Merkmale hyperintensiver White Matter-Läsionen und deren klinische Relevanz beim systemischen Lupus erythematodes
Zusammenfassung
Der systemische Lupus erythematodes (SLE) ist eine autoimmune Multisystemerkrankung mit komplexen klinischen Manifestationen. Neuropsychiatrische Symptome treten bei 37–90 % der Patienten auf und umfassen Beteiligungen des zentralen, peripheren und autonomen Nervensystems. Diese Manifestationen sind mit einer schlechteren Prognose und erhöhter Mortalität assoziiert. Die Magnetresonanztomographie (MRT) ist die primäre Bildgebungsmethode zur Evaluierung neuropsychiatrischer SLE-Manifestationen (NPSLE). Typische MRT-Befunde bei NPSLE sind hyperintensive White Matter (WM)-Läsionen, Hirnatrophie, Infarkte und Ventrikelerweiterungen. Hyperintensive WM-Läsionen in T2- und FLAIR-Sequenzen sind die häufigsten MRT-Auffälligkeiten, deren Prävalenz bei SLE-Patienten zwischen 49 % und 70 % liegt. Trotz ihrer Häufigkeit sind diese Läsionen oft unspezifisch und können auch ohne NPSLE auftreten.

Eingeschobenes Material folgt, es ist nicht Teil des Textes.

<file path="src/rtl/dtt_pkg.sv">
// ----------------------------------------------------------------------------
// dtt_pkg
// Shared constants, command codes, sequencer states and result word type
// of the delay timer table.
// ----------------------------------------------------------------------------
package dtt_pkg;

    localparam int TABLE_DEPTH  = 16;
    localparam int KEY_BITS     = 16;
    localparam int IDX_BITS     = (TABLE_DEPTH > 1) ? $clog2(TABLE_DEPTH) : 1;
    localparam int CNT_BITS     = IDX_BITS + 1;
    localparam int TIME_BITS    = 48;
    localparam int DELAY_BITS   = 40;
    localparam int IN_KEY_BITS  = 16;
    localparam int OUT_KEY_BITS = 16;
    localparam int ENTRY_BITS   = KEY_BITS + TIME_BITS;
    localparam int KIND_BITS    = 3;
    localparam int IN_DATA_BITS = IN_KEY_BITS + DELAY_BITS + TIME_BITS;
    localparam int OUT_USER_BITS = 2;

    typedef enum logic [KIND_BITS-1:0] {
        K_ADD    = 3'd0,
        K_UPDATE = 3'd1,
        K_CANCEL = 3'd2,
        K_SCAN   = 3'd3,
        K_CLEAR  = 3'd4
    } t_kind;

    typedef enum logic [1:0] {
        ST_IDLE,
        ST_SWEEP,
        ST_FINISH
    } t_state;

    typedef struct packed {
        logic                    status;
        logic                    fired_valid;
        logic [OUT_KEY_BITS-1:0] fired_key;
        logic                    last;
    } t_result;

endpackage

</file>
<file path="src/rtl/dtt_ram.sv">
// ----------------------------------------------------------------------------
// dtt_ram
// Single write port, single read port RAM with registered read data.
// Read data holds while the read enable is low.
// ----------------------------------------------------------------------------
module dtt_ram #(
    parameter int DEPTH = 16,
    parameter int WIDTH = 64,
    parameter int AW    = (DEPTH > 1) ? $clog2(DEPTH) : 1
) (
    input  logic             i_clk,
    input  logic             i_wr_en,
    input  logic [AW-1:0]    i_wr_addr,
    input  logic [WIDTH-1:0] i_wr_data,
    input  logic             i_rd_en,
    input  logic [AW-1:0]    i_rd_addr,
    output logic [WIDTH-1:0] o_rd_data
);

    logic [WIDTH-1:0] r_mem [DEPTH];
    logic [WIDTH-1:0] r_rd_data;

    always_ff @(posedge i_clk) begin
        if (i_wr_en) begin
            r_mem[i_wr_addr] <= i_wr_data;
        end
    end

    always_ff @(posedge i_clk) begin
        if (i_rd_en) begin
            r_rd_data <= r_mem[i_rd_addr];
        end
    end

    assign o_rd_data = r_rd_data;

endmodule

</file>
<file path="src/rtl/dtt_out.sv">
// ----------------------------------------------------------------------------
// dtt_out
// Output register of the result stream. Takes one result word when empty
// or when the held word leaves in the same cycle.
// ----------------------------------------------------------------------------
module dtt_out (
    input  logic                                i_clk,
    input  logic                                i_rst_n,
    input  logic                                i_push,
    input  dtt_pkg::t_result                    i_res,
    output logic                                o_ready,
    output logic                                o_m_axis_tvalid,
    input  logic                                i_m_axis_tready,
    // fired_key
    output logic [dtt_pkg::OUT_KEY_BITS-1:0]    o_m_axis_tdata,
    // status, fired_valid
    output logic [dtt_pkg::OUT_USER_BITS-1:0]   o_m_axis_tuser,
    output logic                                o_m_axis_tlast
);

    import dtt_pkg::*;

    logic    r_valid;
    logic    n_valid;
    t_result r_res;

    always_comb begin
        o_ready = !r_valid || i_m_axis_tready;
        n_valid = r_valid;
        if (i_push) begin
            n_valid = 1'b1;
        end else if (i_m_axis_tready) begin
            n_valid = 1'b0;
        end
    end

    always_ff @(posedge i_clk) begin
        if (!i_rst_n) begin
            r_valid <= 1'b0;
        end else begin
            r_valid <= n_valid;
        end
    end

    always_ff @(posedge i_clk) begin
        if (i_push) begin
            r_res <= i_res;
        end
    end

    assign o_m_axis_tvalid = r_valid;
    assign o_m_axis_tdata  = r_res.fired_key;
    assign o_m_axis_tuser  = {r_res.fired_valid, r_res.status};
    assign o_m_axis_tlast  = r_res.last;

endmodule

</file>
<file path="src/rtl/delay_timer_table.sv">
// ----------------------------------------------------------------------------
// delay_timer_table
// Table of one-shot delay timers keyed by task id. Keys and deadlines live
// in a RAM, used and cancel flags in flip-flops.
// Flow: add, clear and unknown kinds go from accept straight to the finish
// state, which pushes once the output register has room. Update, cancel
// and scan first sweep every slot through the RAM read port; stalls pause it.
// Throughput: one word at a time; a new word is taken once the last result
// is in the output register.
// Reset: synchronous, active low; empties the table at once, no clearing pass.
// ----------------------------------------------------------------------------
module delay_timer_table (
    input  logic                                i_clk,
    input  logic                                i_rst_n,
    input  logic                                i_s_axis_tvalid,
    output logic                                o_s_axis_tready,
    // task_key, delay_us, now_us
    input  logic [dtt_pkg::IN_DATA_BITS-1:0]    i_s_axis_tdata,
    // kind
    input  logic [dtt_pkg::KIND_BITS-1:0]       i_s_axis_tuser,
    output logic                                o_m_axis_tvalid,
    input  logic                                i_m_axis_tready,
    // fired_key
    output logic [dtt_pkg::OUT_KEY_BITS-1:0]    o_m_axis_tdata,
    // status, fired_valid
    output logic [dtt_pkg::OUT_USER_BITS-1:0]   o_m_axis_tuser,
    output logic                                o_m_axis_tlast
);

    import dtt_pkg::*;

    localparam logic [CNT_BITS-1:0] SWEEP_END = CNT_BITS'(TABLE_DEPTH);

    t_state                 r_state,      n_state;
    t_kind                  r_kind,       n_kind;
    logic [KEY_BITS-1:0]    r_key,        n_key;
    logic [TIME_BITS-1:0]   r_deadline,   n_deadline;
    logic [TIME_BITS-1:0]   r_now,        n_now;
    logic [TABLE_DEPTH-1:0] r_used,       n_used;
    logic [TABLE_DEPTH-1:0] r_canc,       n_canc;
    logic [CNT_BITS-1:0]    r_raddr,      n_raddr;
    logic                   r_pvalid,     n_pvalid;
    logic [IDX_BITS-1:0]    r_pidx,       n_pidx;
    logic                   r_found,      n_found;
    logic [IDX_BITS-1:0]    r_fidx,       n_fidx;
    logic                   r_hold_valid, n_hold_valid;
    logic [KEY_BITS-1:0]    r_hold_key,   n_hold_key;

    logic                   s_acc;
    logic [TIME_BITS:0]     sum;
    logic [TIME_BITS-1:0]   in_now;
    logic                   rd_en;
    logic                   wr_en;
    logic [IDX_BITS-1:0]    wr_addr;
    logic [ENTRY_BITS-1:0]  wr_data;
    logic [ENTRY_BITS-1:0]  rd_data;
    logic [KEY_BITS-1:0]    rd_key;
    logic [TIME_BITS-1:0]   rd_deadline;
    logic                   match;
    logic                   fire;
    logic                   stall;
    logic                   free_found;
    logic [IDX_BITS-1:0]    free_idx;
    logic                   add_status;
    logic                   push;
    t_result                push_res;
    logic                   out_ready;

    assign s_acc           = i_s_axis_tvalid && o_s_axis_tready;
    assign o_s_axis_tready = (r_state == ST_IDLE);
    assign in_now          = i_s_axis_tdata[IN_DATA_BITS-1 -: TIME_BITS];
    assign sum             = {1'b0, in_now}
                           + (TIME_BITS+1)'(i_s_axis_tdata[IN_KEY_BITS +: DELAY_BITS]);
    assign rd_key          = rd_data[ENTRY_BITS-1 -: KEY_BITS];
    assign rd_deadline     = rd_data[TIME_BITS-1:0];

    assign match = (r_kind == K_UPDATE || r_kind == K_CANCEL) && r_used[r_pidx]
                && !r_canc[r_pidx] && (rd_key == r_key);
    assign fire  = (r_kind == K_SCAN) && r_used[r_pidx] && (rd_deadline < r_now);
    assign stall = r_pvalid && fire && r_hold_valid && !out_ready;

    always_comb begin
        free_found = 1'b0;
        free_idx   = '0;
        for (int i = TABLE_DEPTH - 1; i >= 0; i--) begin
            if (!r_used[i]) begin
                free_found = 1'b1;
                free_idx   = IDX_BITS'(i);
            end
        end
    end

    always_comb begin
        n_state      = r_state;
        n_kind       = r_kind;
        n_key        = r_key;
        n_deadline   = r_deadline;
        n_now        = r_now;
        n_used       = r_used;
        n_canc       = r_canc;
        n_raddr      = r_raddr;
        n_pvalid     = r_pvalid;
        n_pidx       = r_pidx;
        n_found      = r_found;
        n_fidx       = r_fidx;
        n_hold_valid = r_hold_valid;
        n_hold_key   = r_hold_key;
        rd_en        = 1'b0;
        wr_en        = 1'b0;
        wr_addr      = free_idx;
        wr_data      = {r_key, r_deadline};
        add_status   = 1'b0;
        push         = 1'b0;
        push_res     = '{status: 1'b0, fired_valid: 1'b0, fired_key: '0, last: 1'b1};

        unique case (r_state)
            ST_IDLE: begin
                if (s_acc) begin
                    n_kind       = t_kind'(i_s_axis_tuser);
                    n_key        = KEY_BITS'(i_s_axis_tdata[IN_KEY_BITS-1:0]);
                    n_deadline   = sum[TIME_BITS] ? '1 : sum[TIME_BITS-1:0];
                    n_now        = in_now;
                    n_raddr      = '0;
                    n_pvalid     = 1'b0;
                    n_found      = 1'b0;
                    n_hold_valid = 1'b0;
                    if (n_kind == K_UPDATE || n_kind == K_CANCEL || n_kind == K_SCAN) begin
                        n_state = ST_SWEEP;
                    end else begin
                        n_state = ST_FINISH;
                    end
                    if (n_kind == K_SCAN) begin
                        n_used = r_used & ~r_canc;
                        n_canc = '0;
                    end
                end
            end
            ST_SWEEP: begin
                if (!stall) begin
                    if (r_pvalid) begin
                        if (match && !r_found) begin
                            n_found = 1'b1;
                            n_fidx  = r_pidx;
                        end
                        if (fire) begin
                            n_used[r_pidx] = 1'b0;
                            n_hold_valid   = 1'b1;
                            n_hold_key     = rd_key;
                            if (r_hold_valid) begin
                                push     = 1'b1;
                                push_res = '{status: 1'b0, fired_valid: 1'b1,
                                             fired_key: OUT_KEY_BITS'(r_hold_key),
                                             last: 1'b0};
                            end
                        end
                    end
                    if (r_raddr != SWEEP_END) begin
                        rd_en    = 1'b1;
                        n_raddr  = r_raddr + CNT_BITS'(1);
                        n_pvalid = 1'b1;
                        n_pidx   = r_raddr[IDX_BITS-1:0];
                    end else begin
                        n_pvalid = 1'b0;
                        n_state  = ST_FINISH;
                    end
                end
            end
            ST_FINISH: begin
                if (out_ready) begin
                    push    = 1'b1;
                    n_state = ST_IDLE;
                    unique case (r_kind)
                        K_ADD: begin
                            if (free_found) begin
                                wr_en            = 1'b1;
                                n_used[free_idx] = 1'b1;
                                n_canc[free_idx] = 1'b0;
                            end else begin
                                add_status = 1'b1;
                            end
                        end
                        K_UPDATE: begin
                            if (r_found) begin
                                wr_en   = 1'b1;
                                wr_addr = r_fidx;
                            end else if (free_found) begin
                                wr_en            = 1'b1;
                                n_used[free_idx] = 1'b1;
                                n_canc[free_idx] = 1'b0;
                            end else begin
                                add_status = 1'b1;
                            end
                        end
                        K_CANCEL: begin
                            if (r_found) begin
                                n_canc[r_fidx] = 1'b1;
                            end
                        end
                        K_SCAN: begin
                            if (r_hold_valid) begin
                                push_res.fired_valid = 1'b1;
                                push_res.fired_key   = OUT_KEY_BITS'(r_hold_key);
                            end
                        end
                        K_CLEAR: begin
                            n_used = '0;
                            n_canc = '0;
                        end
                        default: begin
                        end
                    endcase
                    push_res.status = add_status;
                end
            end
            default: begin
                n_state = ST_IDLE;
            end
        endcase
    end

    always_ff @(posedge i_clk) begin
        if (!i_rst_n) begin
            r_state      <= ST_IDLE;
            r_used       <= '0;
            r_canc       <= '0;
            r_pvalid     <= 1'b0;
            r_found      <= 1'b0;
            r_hold_valid <= 1'b0;
            r_raddr      <= '0;
        end else begin
            r_state      <= n_state;
            r_used       <= n_used;
            r_canc       <= n_canc;
            r_pvalid     <= n_pvalid;
            r_found      <= n_found;
            r_hold_valid <= n_hold_valid;
            r_raddr      <= n_raddr;
        end
    end

    always_ff @(posedge i_clk) begin
        r_kind     <= n_kind;
        r_key      <= n_key;
        r_deadline <= n_deadline;
        r_now      <= n_now;
        r_pidx     <= n_pidx;
        r_fidx     <= n_fidx;
        r_hold_key <= n_hold_key;
    end

    dtt_ram #(
        .DEPTH (TABLE_DEPTH),
        .WIDTH (ENTRY_BITS),
        .AW    (IDX_BITS)
    ) u_ram (
        .i_clk     (i_clk),
        .i_wr_en   (wr_en),
        .i_wr_addr (wr_addr),
        .i_wr_data (wr_data),
        .i_rd_en   (rd_en),
        .i_rd_addr (r_raddr[IDX_BITS-1:0]),
        .o_rd_data (rd_data)
    );

    dtt_out u_out (
        .i_clk           (i_clk),
        .i_rst_n         (i_rst_n),
        .i_push          (push),
        .i_res           (push_res),
        .o_ready         (out_ready),
        .o_m_axis_tvalid (o_m_axis_tvalid),
        .i_m_axis_tready (i_m_axis_tready),
        .o_m_axis_tdata  (o_m_axis_tdata),
        .o_m_axis_tuser  (o_m_axis_tuser),
        .o_m_axis_tlast  (o_m_axis_tlast)
    );

    a_canc_used: assert property (@(posedge i_clk) disable iff (!i_rst_n)
        (r_canc & ~r_used) == '0)
        else $error("cancel flag set on a free slot");

    a_push_room: assert property (@(posedge i_clk) disable iff (!i_rst_n)
        push |-> out_ready)
        else $error("result word pushed into a full output register");

    a_found_used: assert property (@(posedge i_clk) disable iff (!i_rst_n)
        (r_state == ST_SWEEP && r_found) |-> r_used[r_fidx])
        else $error("matched slot is not in use");

    a_accept_busy: assert property (@(posedge i_clk) disable iff (!i_rst_n)
        s_acc |=> (r_state != ST_IDLE))
        else $error("sequencer stayed idle after accepting a word");

    a_sweep_read: assert property (@(posedge i_clk) disable iff (!i_rst_n)
        (r_state == ST_SWEEP && r_raddr == SWEEP_END) |-> !rd_en)
        else $error("RAM read issued past the last slot");

endmodule
</file>
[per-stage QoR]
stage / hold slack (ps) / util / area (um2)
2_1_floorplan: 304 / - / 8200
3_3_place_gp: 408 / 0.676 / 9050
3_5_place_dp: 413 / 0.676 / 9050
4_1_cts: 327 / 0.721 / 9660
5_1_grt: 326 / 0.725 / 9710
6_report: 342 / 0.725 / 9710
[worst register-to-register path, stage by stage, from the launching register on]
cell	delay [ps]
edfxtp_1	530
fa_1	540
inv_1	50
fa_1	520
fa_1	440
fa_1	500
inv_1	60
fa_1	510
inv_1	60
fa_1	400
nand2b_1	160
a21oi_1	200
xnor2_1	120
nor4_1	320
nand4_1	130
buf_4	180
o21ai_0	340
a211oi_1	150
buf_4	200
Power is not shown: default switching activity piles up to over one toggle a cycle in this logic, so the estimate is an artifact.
[src/rtl/sps_ctrl.sv]
// ----------------------------------------------------------------------------
// sps_ctrl
// Sequencer of the search: load, sample scan, halving, linear scan, result.
// ----------------------------------------------------------------------------
module sps_ctrl (
	input  logic           clk,
	input  logic           arst_n,
	input  logic           start,
	input  logic           action,
	input  sps_pkg::stat_t stat,
	output sps_pkg::cmd_t  cmd,
	output logic           busy
);
	import sps_pkg::*;

	localparam logic [2:0] S_IDLE       = 3'd0;
	localparam logic [2:0] S_LOAD       = 3'd1;
	localparam logic [2:0] S_EMPTY      = 3'd2;
	localparam logic [2:0] S_SAMP       = 3'd3;
	localparam logic [2:0] S_BIN_ISSUE  = 3'd4;
	localparam logic [2:0] S_BIN_CMP    = 3'd5;
	localparam logic [2:0] S_SCAN_ISSUE = 3'd6;
	localparam logic [2:0] S_SCAN       = 3'd7;

	logic [2:0] state_q;
	logic [2:0] state_d;

	assign busy = (state_q != S_IDLE);

	// Next state and commands
	always_comb begin
		state_d = state_q;
		cmd     = '0;
		case (state_q)
			S_IDLE: begin
				if (start) begin
					if (action == ACTION_LOAD) begin
						cmd.load_capture = 1'b1;
						state_d          = S_LOAD;
					end else begin
						cmd.query_start = 1'b1;
						state_d         = stat.count_zero ? S_EMPTY : S_SAMP;
					end
				end
			end
			S_LOAD: begin
				cmd.load_write = 1'b1;
				state_d        = S_IDLE;
			end
			S_EMPTY: begin
				cmd.emit_empty = 1'b1;
				state_d        = S_IDLE;
			end
			S_SAMP: begin
				if (stat.samp_more) begin
					cmd.samp_step = 1'b1;
				end else begin
					cmd.samp_done = 1'b1;
					state_d       = S_BIN_ISSUE;
				end
			end
			S_BIN_ISSUE: begin
				if (stat.bin_wide) begin
					cmd.bin_issue = 1'b1;
					state_d       = S_BIN_CMP;
				end else begin
					cmd.scan_start = 1'b1;
					state_d        = S_SCAN;
				end
			end
			S_BIN_CMP: begin
				if (stat.bin_move) begin
					cmd.bin_update = 1'b1;
					state_d        = S_BIN_ISSUE;
				end else begin
					state_d = S_SCAN_ISSUE;
				end
			end
			S_SCAN_ISSUE: begin
				cmd.scan_start = 1'b1;
				state_d        = S_SCAN;
			end
			S_SCAN: begin
				if (stat.scan_move) begin
					cmd.scan_step = 1'b1;
				end else begin
					cmd.emit_hit = 1'b1;
					state_d      = S_IDLE;
				end
			end
			default: begin
				state_d = S_IDLE;
			end
		endcase
	end

	// Hold the state
	always_ff @(posedge clk or negedge arst_n) begin
		if (!arst_n) begin
			state_q <= S_IDLE;
		end else begin
			state_q <= state_d;
		end
	end

endmodule
$ cat src/hw/rtl/tcdfl_pkg.sv
// Shared types and constants for the two-channel distance frame link.
// Used by the front end, queue, back end and top level; no dependencies.
package tcdfl_pkg;

  localparam int QUEUE_DEPTH = 4;
  localparam int FRAME_LEN   = 5;

  localparam logic [7:0]  HEADER_RESET  = 8'hAA;
  localparam logic [7:0]  ADDR_A_RESET  = 8'd64;
  localparam logic [7:0]  ADDR_B_RESET  = 8'd65;
  localparam logic [15:0] TIMEOUT_RESET = 16'd500;
  localparam logic [15:0] AGE_MAX       = 16'hFFFF;

  typedef enum logic [1:0] {
    CMD_BYTE     = 2'd0,
    CMD_TICK     = 2'd1,
    CMD_SEND     = 2'd2,
    CMD_LINE_ERR = 2'd3
  } cmd_t;

  typedef enum logic [2:0] {
    REG_HEADER  = 3'd0,
    REG_ADDR_A  = 3'd1,
    REG_ADDR_B  = 3'd2,
    REG_TIMEOUT = 3'd3
  } reg_idx_t;

  typedef enum logic [2:0] {
    POS_HEADER = 3'd0,
    POS_ADDR   = 3'd1,
    POS_LOW    = 3'd2,
    POS_HIGH   = 3'd3,
    POS_CHECK  = 3'd4
  } parse_pos_t;

  typedef enum logic [2:0] {
    BYTE_HEADER = 3'd0,
    BYTE_ADDR   = 3'd1,
    BYTE_LOW    = 3'd2,
    BYTE_HIGH   = 3'd3,
    BYTE_CHECK  = 3'd4
  } tx_pos_t;

  typedef struct packed {
    logic [7:0]  header_value;
    logic [7:0]  address_a;
    logic [7:0]  address_b;
    logic [15:0] timeout_ticks;
  } cfg_t;

  // One unit of output work: a status snapshot or a frame send.
  typedef struct packed {
    logic        is_send;
    logic        send_a;
    logic        send_b;
    logic        accepted;
    logic [15:0] distance_a;
    logic [15:0] distance_b;
    logic        online_a;
    logic        online_b;
  } job_t;

endpackage

$ cat src/hw/rtl/tcdfl_front.sv
// Front end: frame parser and per-channel distance/age/online state.
// Turns each accepted item into one job. Depends on tcdfl_pkg.
module tcdfl_front (
  input  logic              clk,
  input  logic              rst_n,
  input  tcdfl_pkg::cfg_t   cfg,
  input  logic              accept,
  input  logic [1:0]        command,
  input  logic [7:0]        data_byte,
  output logic              job_push,
  output tcdfl_pkg::job_t   job
);

  tcdfl_pkg::parse_pos_t pos_r, pos_nxt;
  logic [7:0]  addr_r, addr_nxt;
  logic [7:0]  low_r, low_nxt;
  logic [7:0]  high_r, high_nxt;
  logic [7:0]  xor_r, xor_nxt;
  logic [15:0] dist_a_r, dist_a_nxt;
  logic [15:0] dist_b_r, dist_b_nxt;
  logic        alive_a_r, alive_a_nxt;
  logic        alive_b_r, alive_b_nxt;
  logic        pend_a_r, pend_a_nxt;
  logic        pend_b_r, pend_b_nxt;
  logic [15:0] age_a_r, age_a_nxt;
  logic [15:0] age_b_r, age_b_nxt;
  logic        accepted;
  tcdfl_pkg::cmd_t cmd;

  assign cmd = tcdfl_pkg::cmd_t'(command);

  always_comb begin
    pos_nxt     = pos_r;
    addr_nxt    = addr_r;
    low_nxt     = low_r;
    high_nxt    = high_r;
    xor_nxt     = xor_r;
    dist_a_nxt  = dist_a_r;
    dist_b_nxt  = dist_b_r;
    alive_a_nxt = alive_a_r;
    alive_b_nxt = alive_b_r;
    pend_a_nxt  = pend_a_r;
    pend_b_nxt  = pend_b_r;
    age_a_nxt   = age_a_r;
    age_b_nxt   = age_b_r;
    accepted    = 1'b0;
    if (accept) begin
      unique case (cmd)
        tcdfl_pkg::CMD_BYTE: begin
          unique case (pos_r)
            tcdfl_pkg::POS_HEADER: begin
              if (data_byte == cfg.header_value) begin
                xor_nxt = data_byte;
                pos_nxt = tcdfl_pkg::POS_ADDR;
              end
            end
            tcdfl_pkg::POS_ADDR: begin
              addr_nxt = data_byte;
              xor_nxt  = xor_r ^ data_byte;
              pos_nxt  = tcdfl_pkg::POS_LOW;
            end
            tcdfl_pkg::POS_LOW: begin
              low_nxt = data_byte;
              xor_nxt = xor_r ^ data_byte;
              pos_nxt = tcdfl_pkg::POS_HIGH;
            end
            tcdfl_pkg::POS_HIGH: begin
              high_nxt = data_byte;
              xor_nxt  = xor_r ^ data_byte;
              pos_nxt  = tcdfl_pkg::POS_CHECK;
            end
            default: begin
              // check byte; channel A wins when both addresses match
              if (data_byte == xor_r) begin
                if (addr_r == cfg.address_a) begin
                  dist_a_nxt  = {high_r, low_r};
                  alive_a_nxt = 1'b1;
                  pend_a_nxt  = 1'b1;
                  age_a_nxt   = '0;
                  accepted    = 1'b1;
                end else if (addr_r == cfg.address_b) begin
                  dist_b_nxt  = {high_r, low_r};
                  alive_b_nxt = 1'b1;
                  pend_b_nxt  = 1'b1;
                  age_b_nxt   = '0;
                  accepted    = 1'b1;
                end
              end
              pos_nxt = tcdfl_pkg::POS_HEADER;
            end
          endcase
        end
        tcdfl_pkg::CMD_TICK: begin
          age_a_nxt = (age_a_r == tcdfl_pkg::AGE_MAX) ? age_a_r : age_a_r + 16'd1;
          age_b_nxt = (age_b_r == tcdfl_pkg::AGE_MAX) ? age_b_r : age_b_r + 16'd1;
          if (alive_a_r && (age_a_nxt > cfg.timeout_ticks)) alive_a_nxt = 1'b0;
          if (alive_b_r && (age_b_nxt > cfg.timeout_ticks)) alive_b_nxt = 1'b0;
        end
        tcdfl_pkg::CMD_SEND: begin
          pend_a_nxt = 1'b0;
          pend_b_nxt = 1'b0;
        end
        tcdfl_pkg::CMD_LINE_ERR: begin
          pos_nxt = tcdfl_pkg::POS_HEADER;
        end
        default: ;
      endcase
    end
  end

  // Snapshot the status as it stands after this item's update
  always_comb begin
    job_push       = accept;
    job.is_send    = (cmd == tcdfl_pkg::CMD_SEND);
    job.send_a     = pend_a_r;
    job.send_b     = pend_b_r;
    job.accepted   = accepted;
    job.distance_a = dist_a_nxt;
    job.distance_b = dist_b_nxt;
    job.online_a   = alive_a_nxt;
    job.online_b   = alive_b_nxt;
  end

  always_ff @(posedge clk) begin
    if (!rst_n) begin
      pos_r     <= tcdfl_pkg::POS_HEADER;
      addr_r    <= '0;
      low_r     <= '0;
      high_r    <= '0;
      xor_r     <= '0;
      dist_a_r  <= '0;
      dist_b_r  <= '0;
      alive_a_r <= 1'b0;
      alive_b_r <= 1'b0;
      pend_a_r  <= 1'b0;
      pend_b_r  <= 1'b0;
      age_a_r   <= '0;
      age_b_r   <= '0;
    end else begin
      pos_r     <= pos_nxt;
      addr_r    <= addr_nxt;
      low_r     <= low_nxt;
      high_r    <= high_nxt;
      xor_r     <= xor_nxt;
      dist_a_r  <= dist_a_nxt;
      dist_b_r  <= dist_b_nxt;
      alive_a_r <= alive_a_nxt;
      alive_b_r <= alive_b_nxt;
      pend_a_r  <= pend_a_nxt;
      pend_b_r  <= pend_b_nxt;
      age_a_r   <= age_a_nxt;
      age_b_r   <= age_b_nxt;
    end
  end

endmodule

$ cat src/hw/rtl/tcdfl_fifo.sv
// Short job queue between front end and back end.
// Register based, one write and one read per cycle. Depends on tcdfl_pkg.
module tcdfl_fifo #(
  parameter int Depth = tcdfl_pkg::QUEUE_DEPTH
) (
  input  logic              clk,
  input  logic              rst_n,
  input  logic              push,
  input  tcdfl_pkg::job_t   push_data,
  input  logic              pop,
  output tcdfl_pkg::job_t   head,
  output logic              full,
  output logic              empty
);

  localparam int PtrW = (Depth > 1) ? $clog2(Depth) : 1;
  localparam int CntW = $clog2(Depth + 1);
  localparam logic [PtrW-1:0] LastPtr = PtrW'(Depth - 1);
  localparam logic [CntW-1:0] FullCnt = CntW'(Depth);

  tcdfl_pkg::job_t   mem_r [Depth];
  logic [PtrW-1:0]   wr_ptr_r, wr_ptr_nxt;
  logic [PtrW-1:0]   rd_ptr_r, rd_ptr_nxt;
  logic [CntW-1:0]   cnt_r, cnt_nxt;
  logic              do_push, do_pop;

  assign full    = (cnt_r == FullCnt);
  assign empty   = (cnt_r == '0);
  assign do_push = push && !full;
  assign do_pop  = pop && !empty;
  assign head    = mem_r[rd_ptr_r];

  always_comb begin
    wr_ptr_nxt = wr_ptr_r;
    rd_ptr_nxt = rd_ptr_r;
    cnt_nxt    = cnt_r;
    if (do_push) wr_ptr_nxt = (wr_ptr_r == LastPtr) ? '0 : wr_ptr_r + 1'b1;
    if (do_pop)  rd_ptr_nxt = (rd_ptr_r == LastPtr) ? '0 : rd_ptr_r + 1'b1;
    if (do_push && !do_pop)      cnt_nxt = cnt_r + 1'b1;
    else if (do_pop && !do_push) cnt_nxt = cnt_r - 1'b1;
  end

  always_ff @(posedge clk) begin
    if (!rst_n) begin
      wr_ptr_r <= '0;
      rd_ptr_r <= '0;
      cnt_r    <= '0;
    end else begin
      wr_ptr_r <= wr_ptr_nxt;
      rd_ptr_r <= rd_ptr_nxt;
      cnt_r    <= cnt_nxt;
    end
  end

  always_ff @(posedge clk) begin
    if (do_push) mem_r[wr_ptr_r] <= push_data;
  end

endmodule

Diese retrospektive Studie analysierte 273 SLE-Patienten (nach ACR-Kriterien 1997), die zwischen 2016 und 2020 im Peking University People’s Hospital hospitalisiert wurden und eine zerebrale MRT erhielten. Die hyperintensiven WM-Läsionen wurden anhand eines 3,0-Tesla-MRT-Scanners klassifiziert in: Typ A (periventrikuläre fleckige/lineäre Läsionen), Typ B (subkortikale fleckige Läsionen) und Typ C (multiple kleine fokale/dottenförmige Läsionen). Die klinische Korrelation wurde mittels SLEDAI- und Schadensindizes sowie Laborparametern untersucht.
Ergebnisse
Von 273 Patienten wiesen 35,9 % (98/273) hyperintensive WM-Läsionen auf. Die Verteilung der Läsionstypen war: Typ A 54,1 % (53/98), Typ B 11,2 % (11/98) und Typ C 92,9 % (91/98). Überlappungen von ≥2 Läsionstypen traten bei 51 % auf, wobei Typ C am häufigsten kombiniert wurde. Patienten mit WM-Läsionen zeigten signifikant häufiger NPSLE, Lupusnephritis (LN), Hypertonie, Hyperurikämie, Polyserositis, kardiale Beteiligung und Organschäden. Zudem wiesen sie erhöhte CD8+-T-Zell-Spiegel und Proteinurien auf. In der multivariaten Analyse waren Hyperurikämie (OR 2,12; p = 0,008) und erhöhte CD8+-T-Zell-Anteile (OR 1,04; p = 0,039) unabhängige Prädiktoren für WM-Läsionen.
Diskussion
Hyperintensive WM-Läsionen spiegeln eine diffuse systemische Entzündung und vaskuläre Pathologien bei SLE wider. Die Assoziation mit NPSLE und LN unterstreicht die klinische Relevanz dieser Läsionen. Typ C dominiert, vermutlich aufgrund mikroangiopathischer Veränderungen, während Typ A auf eine chronische Entzündungsaktivität hinweist. Die Verbindung von Hyperurikämie und CD8+-T-Zellen mit WM-Läsionen legt immunmetabolische Mechanismen nahe. Limitationen umfassen den retrospektiven Charakter und potenzielle Selektionsbias.
Schlussfolgerung
Hyperintensive WM-Läsionen sind häufige Indikatoren für systemische und neuropsychiatrische SLE-Aktivität. Kliniker sollten bei Patienten mit Hyperurikämie oder erhöhten CD8+-T-Zell-Werten verstärkt auf solche Läsionen achten. Weitere prospektive Studien sind erforderlich, um kausale Zusammenhänge zu klären.